▸ DIRECTIONS
Give again the entries below exactly, beginning at the first line and ending at the line with "[src/include/sarc_params.svh]".

▸ STORED DATA
[config.mk]
export PLATFORM = sky130hd
export DESIGN_NAME = sarc_top
export DESIGN_NICKNAME = d
export VERILOG_FILES = /design/src/include/sarc_pkg.sv /design/src/core/sarc_top.sv /design/src/core/sarc_filter.sv
export VERILOG_INCLUDE_DIRS = /design/src /design/src/include
export SDC_FILE = /design/constraint.sdc
export NUM_CORES = 1
export LEC_CHECK = 0
export ABC_AREA = 0
export BUFFER_PORTS_ARGS = -buffer_cell sky130_fd_sc_hd__buf_2
export CORE_MARGIN = 5
export CORE_UTILIZATION = 34
export CTS_CLUSTER_DIAMETER = 30
export DETAILED_ROUTE_END_ITERATION = 16
export PLACE_DENSITY = 0.57
export SLEW_MARGIN = 0
export SYNTH_ARGS = -nofsm -noshare
export SYNTH_HDL_FRONTEND = slang
export SYNTH_SLANG_ARGS = --single-unit
[constraint.sdc]
create_clock -name clk -period 2 [get_ports clk]
set_clock_uncertainty 0.05 [all_clocks]
set_input_delay 0.1 -clock clk [delete_from_list [all_inputs] [get_ports clk]]
set_output_delay 0.1 -clock clk [all_outputs]
set_load 0.03 [all_outputs]
[src/include/sarc_params.svh]
// constants for the status and remote control block
`ifndef SARC_PARAMS_SVH
`define SARC_PARAMS_SVH
`define SARC_ADDR_W 8
`define SARC_OFF_CTRL 8'h00
`define SARC_OFF_STATE 8'h04
`define SARC_OFF_OPER_COND 8'h08
`define SARC_OFF_OPER_FILT 8'h0C
`define SARC_OFF_OPER_EVT 8'h10
`define SARC_OFF_OVLD_COND 8'h14
`define SARC_OFF_OVLD_FILT 8'h18
`define SARC_OFF_OVLD_EVT 8'h1C
`define SARC_OFF_IRQ_STAT 8'h20
`define SARC_OFF_IRQ_MASK 8'h24
`define SARC_OFF_WAVE_CNT 8'h28
`define SARC_CTRL_IFC 0
`define SARC_CTRL_SDC 1
`define SARC_CTRL_REN 2
`define SARC_CTRL_GTL 3
`define SARC_CTRL_LLO 4
`define SARC_CTRL_LOAD 5
`define SARC_CTRL_END 6
`define SARC_IRQ_OPER 0
`define SARC_IRQ_OVLD 1
`define SARC_IRQ_WDONE 2
`define SARC_IRQ_WERR 3
`define SARC_IRQ_W 4
`define SARC_WAVE_WORDS 1024
`define SARC_FILT_RESET 16'hFFFF
`define SARC_RESP_OKAY 2'h0
`define SARC_RESP_SLVERR 2'h2
`endif

[src/include/sarc_pkg.sv]
// types for the status and remote control block
package sarc_pkg;
    typedef enum logic [1:0] {
        SARC_LOCAL = 2'b00,
        SARC_REMOTE = 2'b01,
        SARC_LOCKOUT = 2'b10
    } sarc_rstate_type;
    typedef enum logic [1:0] {
        SARC_W_IDLE = 2'b00,
        SARC_W_HIGH = 2'b01,
        SARC_W_LOW = 2'b10
    } sarc_wstate_type;
    typedef struct packed {
        logic [15:0] cond;
        logic [15:0] filt;
        logic [15:0] evt;
    } sarc_tf_type;
endpackage

[src/core/sarc_top.sv]
// status groups, interface messages and waveform block receiver
// Function
// - filter 1: rising condition sets event
// - filter 0: falling condition sets event
// - device clear empties buffers, status, request
// - remote enable enters remote state
// - go to local returns local state
// - local lockout enters lockout state
// - lockout ignores panel local key
// - wrong block length flags an error
// - ascending words, upper byte first
//
// The AXI4-Lite slave port and the address map were chosen for this implementation.
`include "sarc_params.svh"
module sarc_top #(
    parameter int WAVE_WORDS = `SARC_WAVE_WORDS,
    parameter int COND_W = 16
) (
    input wire logic clk,
    input wire logic resetn,
    input wire logic [`SARC_ADDR_W-1:0] s_axi_awaddr,
    input wire logic s_axi_awvalid,
    output logic s_axi_awready,
    input wire logic [31:0] s_axi_wdata,
    input wire logic [3:0] s_axi_wstrb,
    input wire logic s_axi_wvalid,
    output logic s_axi_wready,
    output logic [1:0] s_axi_bresp,
    output logic s_axi_bvalid,
    input wire logic s_axi_bready,
    input wire logic [`SARC_ADDR_W-1:0] s_axi_araddr,
    input wire logic s_axi_arvalid,
    output logic s_axi_arready,
    output logic [31:0] s_axi_rdata,
    output logic [1:0] s_axi_rresp,
    output logic s_axi_rvalid,
    input wire logic s_axi_rready,
    input wire logic [COND_W-1:0] oper_cond_in,
    input wire logic [COND_W-1:0] ovld_cond_in,
    input wire logic panel_local_key,
    input wire logic [7:0] rx_byte,
    input wire logic rx_valid,
    output logic rx_ready,
    output logic [15:0] wave_word,
    output logic [9:0] wave_index,
    output logic wave_we,
    output logic remote_mode,
    output logic lockout_mode,
    output logic io_flush,
    output logic irq
);
    typedef struct packed {
        logic aw_hold;
        logic [`SARC_ADDR_W-1:0] awaddr;
        logic w_hold;
        logic [31:0] wdata;
        logic bvalid;
        logic [1:0] bresp;
        logic rvalid;
        logic [31:0] rdata;
        logic [1:0] rresp;
        logic [COND_W-1:0] oper_filt;
        logic [COND_W-1:0] ovld_filt;
        logic [COND_W-1:0] oper_clr;
        logic [COND_W-1:0] ovld_clr;
        sarc_pkg::sarc_rstate_type rstate;
        logic [2:0] key_sync;
        sarc_pkg::sarc_wstate_type wstate;
        logic [7:0] hi_byte;
        logic [10:0] wcount;
        logic [15:0] wave_word;
        logic wave_we;
        logic io_flush;
        logic [`SARC_IRQ_W-1:0] irq_stat;
        logic [`SARC_IRQ_W-1:0] irq_mask;
        logic irq;
        logic awready;
        logic wready;
        logic arready;
        logic rx_ready;
        logic [9:0] wave_index;
        logic remote_mode;
        logic lockout_mode;
    } sarc_st_type;
    sarc_st_type st_reg, st_next;
    logic [COND_W-1:0] oper_evt, ovld_evt, oper_cond, ovld_cond;
    logic oper_fired, ovld_fired;

    sarc_filter #(.W(COND_W)) u_oper (
        .clk(clk),
        .resetn(resetn),
        .cond_in(oper_cond_in),
        .filt(st_reg.oper_filt),
        .evt_clr(st_reg.oper_clr),
        .evt(oper_evt),
        .cond_now(oper_cond),
        .fired(oper_fired)
    );
    sarc_filter #(.W(COND_W)) u_ovld (
        .clk(clk),
        .resetn(resetn),
        .cond_in(ovld_cond_in),
        .filt(st_reg.ovld_filt),
        .evt_clr(st_reg.ovld_clr),
        .evt(ovld_evt),
        .cond_now(ovld_cond),
        .fired(ovld_fired)
    );

    function automatic logic [31:0] sarc_ext(input logic [COND_W-1:0] v);
        sarc_ext = 32'(v);
    endfunction

    logic do_wr, do_rd, key_edge, sdc, ifc, w_take;
    logic [`SARC_IRQ_W-1:0] ev;
    logic [31:0] rd;
    logic rd_ok;
    always_comb begin
        st_next = st_reg;
        st_next.wave_we = 1'b0;
        st_next.io_flush = 1'b0;
        st_next.oper_clr = '0;
        st_next.ovld_clr = '0;
        ev = '0;
        rd = 32'h0;
        rd_ok = 1'b1;
        sdc = 1'b0;
        ifc = 1'b0;
        // axi write: address and data taken in either order
        if (s_axi_awvalid && !st_reg.aw_hold && !st_reg.bvalid) begin
            st_next.aw_hold = 1'b1;
            st_next.awaddr = s_axi_awaddr;
        end
        if (s_axi_wvalid && !st_reg.w_hold && !st_reg.bvalid) begin
            st_next.w_hold = 1'b1;
            st_next.wdata = s_axi_wdata;
        end
        do_wr = st_reg.aw_hold && st_reg.w_hold && !st_reg.bvalid;
        if (do_wr) begin
            st_next.aw_hold = 1'b0;
            st_next.w_hold = 1'b0;
            st_next.bvalid = 1'b1;
            st_next.bresp = `SARC_RESP_OKAY;
            case (st_reg.awaddr)
                `SARC_OFF_CTRL: begin
                    ifc = st_reg.wdata[`SARC_CTRL_IFC];
                    sdc = st_reg.wdata[`SARC_CTRL_SDC];
                    if (st_reg.wdata[`SARC_CTRL_REN] && st_reg.rstate == sarc_pkg::SARC_LOCAL) begin
                        st_next.rstate = sarc_pkg::SARC_REMOTE;
                    end
                    if (st_reg.wdata[`SARC_CTRL_LLO]) begin
                        st_next.rstate = sarc_pkg::SARC_LOCKOUT;
                    end
                    if (st_reg.wdata[`SARC_CTRL_GTL]) begin
                        st_next.rstate = sarc_pkg::SARC_LOCAL;
                    end
                    if (st_reg.wdata[`SARC_CTRL_LOAD]) begin
                        // block follows the command part as a separate transfer
                        st_next.wstate = sarc_pkg::SARC_W_HIGH;
                        st_next.wcount = '0;
                    end
                    if (st_reg.wdata[`SARC_CTRL_END] && st_reg.wstate != sarc_pkg::SARC_W_IDLE) begin
                        st_next.wstate = sarc_pkg::SARC_W_IDLE;
                        if (st_reg.wstate == sarc_pkg::SARC_W_LOW ||
                            st_reg.wcount != 11'(WAVE_WORDS)) begin
                            ev[`SARC_IRQ_WERR] = 1'b1;
                        end else begin
                            ev[`SARC_IRQ_WDONE] = 1'b1;
                        end
                    end
                end
                `SARC_OFF_OPER_FILT: st_next.oper_filt = st_reg.wdata[COND_W-1:0];
                `SARC_OFF_OVLD_FILT: st_next.ovld_filt = st_reg.wdata[COND_W-1:0];
                `SARC_OFF_OPER_EVT: st_next.oper_clr = st_reg.wdata[COND_W-1:0];
                `SARC_OFF_OVLD_EVT: st_next.ovld_clr = st_reg.wdata[COND_W-1:0];
                `SARC_OFF_IRQ_STAT: st_next.irq_stat = st_reg.irq_stat & ~st_reg.wdata[`SARC_IRQ_W-1:0];
                `SARC_OFF_IRQ_MASK: st_next.irq_mask = st_reg.wdata[`SARC_IRQ_W-1:0];
                default: st_next.bresp = `SARC_RESP_SLVERR;
            endcase
        end
        if (st_reg.bvalid && s_axi_bready) begin
            st_next.bvalid = 1'b0;
        end
        // axi read: event registers clear on read
        do_rd = s_axi_arvalid && !st_reg.rvalid;
        case (s_axi_araddr)
            `SARC_OFF_STATE: rd = {26'h0, st_reg.wstate, st_reg.rstate, st_reg.key_sync[2], 1'b0};
            `SARC_OFF_OPER_COND: rd = sarc_ext(oper_cond);
            `SARC_OFF_OPER_FILT: rd = sarc_ext(st_reg.oper_filt);
            `SARC_OFF_OPER_EVT: rd = sarc_ext(oper_evt);
            `SARC_OFF_OVLD_COND: rd = sarc_ext(ovld_cond);
            `SARC_OFF_OVLD_FILT: rd = sarc_ext(st_reg.ovld_filt);
            `SARC_OFF_OVLD_EVT: rd = sarc_ext(ovld_evt);
            `SARC_OFF_IRQ_STAT: rd = 32'(st_reg.irq_stat);
            `SARC_OFF_IRQ_MASK: rd = 32'(st_reg.irq_mask);
            `SARC_OFF_WAVE_CNT: rd = 32'(st_reg.wcount);
            `SARC_OFF_CTRL: rd = 32'h0;
            default: rd_ok = 1'b0;
        endcase
        if (do_rd) begin
            st_next.rvalid = 1'b1;
            st_next.rdata = rd;
            st_next.rresp = rd_ok ? `SARC_RESP_OKAY : `SARC_RESP_SLVERR;
            if (s_axi_araddr == `SARC_OFF_OPER_EVT) begin
                st_next.oper_clr = oper_evt;
            end
            if (s_axi_araddr == `SARC_OFF_OVLD_EVT) begin
                st_next.ovld_clr = ovld_evt;
            end
        end
        if (st_reg.rvalid && s_axi_rready) begin
            st_next.rvalid = 1'b0;
        end
        // panel key: three stages, rising edge when second is high and third still low
        st_next.key_sync = {st_reg.key_sync[1:0], panel_local_key};
        key_edge = st_reg.key_sync[1] && !st_reg.key_sync[2];
        // lockout never matches here, so the key is ignored there
        if (key_edge && st_reg.rstate == sarc_pkg::SARC_REMOTE) begin
            st_next.rstate = sarc_pkg::SARC_LOCAL;
        end
        // waveform byte stream, upper byte then lower, ascending index
        w_take = rx_valid && st_reg.wstate != sarc_pkg::SARC_W_IDLE;
        if (w_take) begin
            case (st_reg.wstate)
                sarc_pkg::SARC_W_HIGH: begin
                    st_next.hi_byte = rx_byte;
                    st_next.wstate = sarc_pkg::SARC_W_LOW;
                end
                sarc_pkg::SARC_W_LOW: begin
                    st_next.wave_word = {st_reg.hi_byte, rx_byte};
                    st_next.wave_we = st_reg.wcount < 11'(WAVE_WORDS);
                    st_next.wave_index = 10'(st_reg.wcount);
                    st_next.wcount = st_reg.wcount + 11'h1;
                    st_next.wstate = sarc_pkg::SARC_W_HIGH;
                end
                default: st_next.wstate = sarc_pkg::SARC_W_IDLE;
            endcase
        end
        if (sdc) begin
            st_next.io_flush = 1'b1;
            st_next.wstate = sarc_pkg::SARC_W_IDLE;
            st_next.wcount = '0;
            st_next.oper_clr = '1;
            st_next.ovld_clr = '1;
            st_next.irq_stat = '0;
        end
        if (ifc) begin
            st_next.wstate = sarc_pkg::SARC_W_IDLE;
            st_next.wcount = '0;
            st_next.io_flush = 1'b1;
        end
        // events set after clears so an event in the clear cycle survives
        ev[`SARC_IRQ_OPER] = oper_fired;
        ev[`SARC_IRQ_OVLD] = ovld_fired;
        st_next.irq_stat = st_next.irq_stat | ev;
        st_next.irq = |(st_next.irq_stat & st_next.irq_mask);
        // readies and modes registered from the next state: same timing, but every port is a flop
        st_next.awready = !st_next.aw_hold && !st_next.bvalid;
        st_next.wready = !st_next.w_hold && !st_next.bvalid;
        st_next.arready = !st_next.rvalid;
        st_next.rx_ready = st_next.wstate != sarc_pkg::SARC_W_IDLE;
        st_next.remote_mode = st_next.rstate != sarc_pkg::SARC_LOCAL;
        st_next.lockout_mode = st_next.rstate == sarc_pkg::SARC_LOCKOUT;
    end

    always_ff @(posedge clk or negedge resetn) begin
        if (!resetn) begin
            st_reg <= '0;
            st_reg.oper_filt <= COND_W'(`SARC_FILT_RESET);
            st_reg.ovld_filt <= COND_W'(`SARC_FILT_RESET);
            st_reg.rstate <= sarc_pkg::SARC_LOCAL;
            st_reg.wstate <= sarc_pkg::SARC_W_IDLE;
            st_reg.awready <= 1'b1;
            st_reg.wready <= 1'b1;
            st_reg.arready <= 1'b1;
        end else begin
            st_reg <= st_next;
        end
    end

    assign s_axi_awready = st_reg.awready;
    assign s_axi_wready = st_reg.wready;
    assign s_axi_bvalid = st_reg.bvalid;
    assign s_axi_bresp = st_reg.bresp;
    assign s_axi_arready = st_reg.arready;
    assign s_axi_rvalid = st_reg.rvalid;
    assign s_axi_rdata = st_reg.rdata;
    assign s_axi_rresp = st_reg.rresp;
    assign rx_ready = st_reg.rx_ready;
    assign wave_word = st_reg.wave_word;
    assign wave_index = st_reg.wave_index;
    assign wave_we = st_reg.wave_we;
    assign remote_mode = st_reg.remote_mode;
    assign lockout_mode = st_reg.lockout_mode;
    assign io_flush = st_reg.io_flush;
    assign irq = st_reg.irq;
endmodule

▸ SOLUTION TO THIS PROBLEM
[config.mk]
export PLATFORM = sky130hd
export DESIGN_NAME = sarc_top
export DESIGN_NICKNAME = d
export VERILOG_FILES = /design/src/include/sarc_pkg.sv /design/src/core/sarc_top.sv /design/src/core/sarc_filter.sv
export VERILOG_INCLUDE_DIRS = /design/src /design/src/include
export SDC_FILE = /design/constraint.sdc
export NUM_CORES = 1
export LEC_CHECK = 0
export ABC_AREA = 0
export BUFFER_PORTS_ARGS = -buffer_cell sky130_fd_sc_hd__buf_2
export CORE_MARGIN = 5
export CORE_UTILIZATION = 34
export CTS_CLUSTER_DIAMETER = 30
export DETAILED_ROUTE_END_ITERATION = 16
export PLACE_DENSITY = 0.57
export SLEW_MARGIN = 0
export SYNTH_ARGS = -nofsm -noshare
export SYNTH_HDL_FRONTEND = slang
export SYNTH_SLANG_ARGS = --single-unit
[constraint.sdc]
create_clock -name clk -period 2 [get_ports clk]
set_clock_uncertainty 0.05 [all_clocks]
set_input_delay 0.1 -clock clk [delete_from_list [all_inputs] [get_ports clk]]
set_output_delay 0.1 -clock clk [all_outputs]
set_load 0.03 [all_outputs]
[src/include/sarc_params.svh]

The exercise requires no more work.